WORK INSTRUCTION: Go through the material below, count the lines with the word "done", and reply with the count alone.

# # #

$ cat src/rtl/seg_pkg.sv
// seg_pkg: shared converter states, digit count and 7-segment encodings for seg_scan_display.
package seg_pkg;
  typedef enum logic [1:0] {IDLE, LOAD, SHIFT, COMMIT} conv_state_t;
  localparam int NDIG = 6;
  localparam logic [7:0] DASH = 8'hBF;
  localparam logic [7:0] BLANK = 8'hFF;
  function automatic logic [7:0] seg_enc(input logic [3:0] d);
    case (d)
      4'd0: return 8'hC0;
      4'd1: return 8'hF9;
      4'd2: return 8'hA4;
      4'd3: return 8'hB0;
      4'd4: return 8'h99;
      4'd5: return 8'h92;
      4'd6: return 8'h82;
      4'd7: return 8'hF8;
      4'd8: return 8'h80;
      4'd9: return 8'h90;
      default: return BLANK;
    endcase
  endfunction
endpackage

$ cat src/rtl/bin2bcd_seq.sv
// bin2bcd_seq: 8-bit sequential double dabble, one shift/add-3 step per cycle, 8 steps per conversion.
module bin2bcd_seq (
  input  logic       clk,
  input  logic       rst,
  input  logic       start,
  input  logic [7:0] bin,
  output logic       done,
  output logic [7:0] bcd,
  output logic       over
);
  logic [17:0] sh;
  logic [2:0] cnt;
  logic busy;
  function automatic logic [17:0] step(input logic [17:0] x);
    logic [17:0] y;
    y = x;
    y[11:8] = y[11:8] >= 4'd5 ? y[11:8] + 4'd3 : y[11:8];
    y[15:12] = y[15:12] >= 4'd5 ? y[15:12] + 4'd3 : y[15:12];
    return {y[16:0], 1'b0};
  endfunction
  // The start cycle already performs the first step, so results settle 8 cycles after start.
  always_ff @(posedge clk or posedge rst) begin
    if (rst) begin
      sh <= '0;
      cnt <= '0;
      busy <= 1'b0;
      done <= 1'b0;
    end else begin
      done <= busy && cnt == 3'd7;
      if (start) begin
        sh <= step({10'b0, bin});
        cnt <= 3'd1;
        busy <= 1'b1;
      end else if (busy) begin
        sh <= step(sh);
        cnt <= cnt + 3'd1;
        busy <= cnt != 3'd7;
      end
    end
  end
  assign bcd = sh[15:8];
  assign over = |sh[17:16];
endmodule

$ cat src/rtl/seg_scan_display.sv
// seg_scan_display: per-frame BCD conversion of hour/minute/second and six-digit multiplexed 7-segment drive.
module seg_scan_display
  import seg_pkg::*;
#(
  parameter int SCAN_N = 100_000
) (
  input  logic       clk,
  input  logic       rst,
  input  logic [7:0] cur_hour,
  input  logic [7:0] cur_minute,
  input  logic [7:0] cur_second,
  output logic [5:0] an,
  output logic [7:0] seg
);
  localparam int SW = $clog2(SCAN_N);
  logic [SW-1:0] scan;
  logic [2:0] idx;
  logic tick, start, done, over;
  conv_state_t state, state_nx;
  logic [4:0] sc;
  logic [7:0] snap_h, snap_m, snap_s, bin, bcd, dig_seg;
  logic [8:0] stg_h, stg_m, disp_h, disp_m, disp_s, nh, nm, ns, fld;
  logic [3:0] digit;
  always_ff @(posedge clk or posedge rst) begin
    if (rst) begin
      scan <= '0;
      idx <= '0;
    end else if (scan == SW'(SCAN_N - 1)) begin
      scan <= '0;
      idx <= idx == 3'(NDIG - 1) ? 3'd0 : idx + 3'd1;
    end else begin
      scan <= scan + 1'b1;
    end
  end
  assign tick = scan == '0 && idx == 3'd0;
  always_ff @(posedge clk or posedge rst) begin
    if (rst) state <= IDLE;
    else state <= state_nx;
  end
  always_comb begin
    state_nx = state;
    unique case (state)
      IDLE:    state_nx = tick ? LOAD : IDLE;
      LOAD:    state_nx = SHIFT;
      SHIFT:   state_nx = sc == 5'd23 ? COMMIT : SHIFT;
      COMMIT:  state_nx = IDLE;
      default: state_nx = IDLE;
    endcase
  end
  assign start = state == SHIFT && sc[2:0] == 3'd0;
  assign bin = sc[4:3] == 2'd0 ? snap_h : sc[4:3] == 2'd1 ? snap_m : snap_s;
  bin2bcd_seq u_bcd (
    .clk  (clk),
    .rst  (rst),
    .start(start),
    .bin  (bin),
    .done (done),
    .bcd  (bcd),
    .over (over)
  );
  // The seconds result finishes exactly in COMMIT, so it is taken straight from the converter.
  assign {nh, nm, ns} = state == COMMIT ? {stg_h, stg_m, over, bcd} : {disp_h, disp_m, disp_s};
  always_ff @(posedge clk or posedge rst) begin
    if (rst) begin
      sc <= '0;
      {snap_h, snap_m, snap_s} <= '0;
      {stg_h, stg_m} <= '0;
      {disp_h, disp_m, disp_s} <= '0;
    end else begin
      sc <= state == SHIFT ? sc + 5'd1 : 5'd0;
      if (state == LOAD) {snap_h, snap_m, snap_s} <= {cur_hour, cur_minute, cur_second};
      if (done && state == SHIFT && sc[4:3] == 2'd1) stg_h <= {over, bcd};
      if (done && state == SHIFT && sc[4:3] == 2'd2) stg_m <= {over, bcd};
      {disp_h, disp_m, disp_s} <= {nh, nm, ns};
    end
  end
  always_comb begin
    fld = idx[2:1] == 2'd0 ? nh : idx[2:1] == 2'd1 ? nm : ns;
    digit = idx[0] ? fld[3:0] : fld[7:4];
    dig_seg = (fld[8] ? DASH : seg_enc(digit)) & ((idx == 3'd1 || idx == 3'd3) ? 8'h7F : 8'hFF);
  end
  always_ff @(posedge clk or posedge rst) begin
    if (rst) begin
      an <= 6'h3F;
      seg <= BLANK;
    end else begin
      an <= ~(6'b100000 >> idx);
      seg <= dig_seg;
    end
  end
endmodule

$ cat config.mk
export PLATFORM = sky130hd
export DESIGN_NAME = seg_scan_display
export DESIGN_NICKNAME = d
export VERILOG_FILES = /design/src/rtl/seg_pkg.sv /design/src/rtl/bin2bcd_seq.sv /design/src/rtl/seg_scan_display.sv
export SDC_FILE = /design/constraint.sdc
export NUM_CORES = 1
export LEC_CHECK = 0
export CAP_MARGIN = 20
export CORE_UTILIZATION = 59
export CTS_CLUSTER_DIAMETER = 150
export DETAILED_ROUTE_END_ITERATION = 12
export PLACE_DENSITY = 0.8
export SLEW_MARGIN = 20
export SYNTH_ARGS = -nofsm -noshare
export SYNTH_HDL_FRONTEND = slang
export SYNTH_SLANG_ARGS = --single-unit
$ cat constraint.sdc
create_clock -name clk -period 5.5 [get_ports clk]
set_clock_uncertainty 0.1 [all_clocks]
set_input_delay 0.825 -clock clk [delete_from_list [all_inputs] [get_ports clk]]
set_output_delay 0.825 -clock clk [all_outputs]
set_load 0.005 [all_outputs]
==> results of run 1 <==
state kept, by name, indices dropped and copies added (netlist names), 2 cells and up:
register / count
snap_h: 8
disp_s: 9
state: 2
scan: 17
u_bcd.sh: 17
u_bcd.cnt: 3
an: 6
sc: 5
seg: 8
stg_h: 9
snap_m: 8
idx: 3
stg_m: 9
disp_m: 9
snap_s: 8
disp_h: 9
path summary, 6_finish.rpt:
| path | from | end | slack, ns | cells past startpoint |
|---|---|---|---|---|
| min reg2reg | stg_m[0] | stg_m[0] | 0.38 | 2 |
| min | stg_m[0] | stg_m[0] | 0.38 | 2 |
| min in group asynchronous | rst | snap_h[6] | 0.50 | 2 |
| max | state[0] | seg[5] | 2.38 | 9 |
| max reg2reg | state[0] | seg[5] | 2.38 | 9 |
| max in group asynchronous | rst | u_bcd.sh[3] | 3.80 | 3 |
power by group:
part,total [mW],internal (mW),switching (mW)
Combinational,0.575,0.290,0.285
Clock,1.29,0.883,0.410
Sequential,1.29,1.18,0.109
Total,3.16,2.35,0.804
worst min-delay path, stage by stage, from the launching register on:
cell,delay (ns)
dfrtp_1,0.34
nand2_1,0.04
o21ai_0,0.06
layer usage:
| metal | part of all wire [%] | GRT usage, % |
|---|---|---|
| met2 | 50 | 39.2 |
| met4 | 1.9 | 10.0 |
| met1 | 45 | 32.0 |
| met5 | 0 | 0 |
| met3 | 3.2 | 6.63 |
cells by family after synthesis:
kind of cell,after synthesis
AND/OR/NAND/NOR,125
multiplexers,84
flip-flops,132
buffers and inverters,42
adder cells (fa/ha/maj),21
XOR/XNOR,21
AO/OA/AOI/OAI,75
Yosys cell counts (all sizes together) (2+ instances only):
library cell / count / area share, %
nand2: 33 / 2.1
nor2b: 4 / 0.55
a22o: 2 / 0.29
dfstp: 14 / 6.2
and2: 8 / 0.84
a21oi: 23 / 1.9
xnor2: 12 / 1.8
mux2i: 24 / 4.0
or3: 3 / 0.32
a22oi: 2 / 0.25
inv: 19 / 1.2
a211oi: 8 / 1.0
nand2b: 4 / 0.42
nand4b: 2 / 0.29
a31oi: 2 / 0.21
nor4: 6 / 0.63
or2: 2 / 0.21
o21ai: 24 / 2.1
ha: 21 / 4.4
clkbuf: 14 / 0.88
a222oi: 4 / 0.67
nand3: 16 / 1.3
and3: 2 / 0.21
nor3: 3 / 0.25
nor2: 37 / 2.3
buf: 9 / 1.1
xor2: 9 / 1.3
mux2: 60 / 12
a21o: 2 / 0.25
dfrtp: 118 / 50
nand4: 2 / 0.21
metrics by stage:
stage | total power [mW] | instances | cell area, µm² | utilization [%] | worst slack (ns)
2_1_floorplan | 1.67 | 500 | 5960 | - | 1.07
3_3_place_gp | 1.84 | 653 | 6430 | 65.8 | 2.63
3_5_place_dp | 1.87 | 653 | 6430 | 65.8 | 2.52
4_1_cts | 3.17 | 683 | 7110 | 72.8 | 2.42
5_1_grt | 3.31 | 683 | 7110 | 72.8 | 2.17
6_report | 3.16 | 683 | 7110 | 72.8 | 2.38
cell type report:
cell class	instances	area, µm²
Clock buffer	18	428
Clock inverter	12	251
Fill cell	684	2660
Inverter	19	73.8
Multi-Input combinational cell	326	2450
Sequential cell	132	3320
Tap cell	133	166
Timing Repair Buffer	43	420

# # #

PROBLEM SOLUTION: 7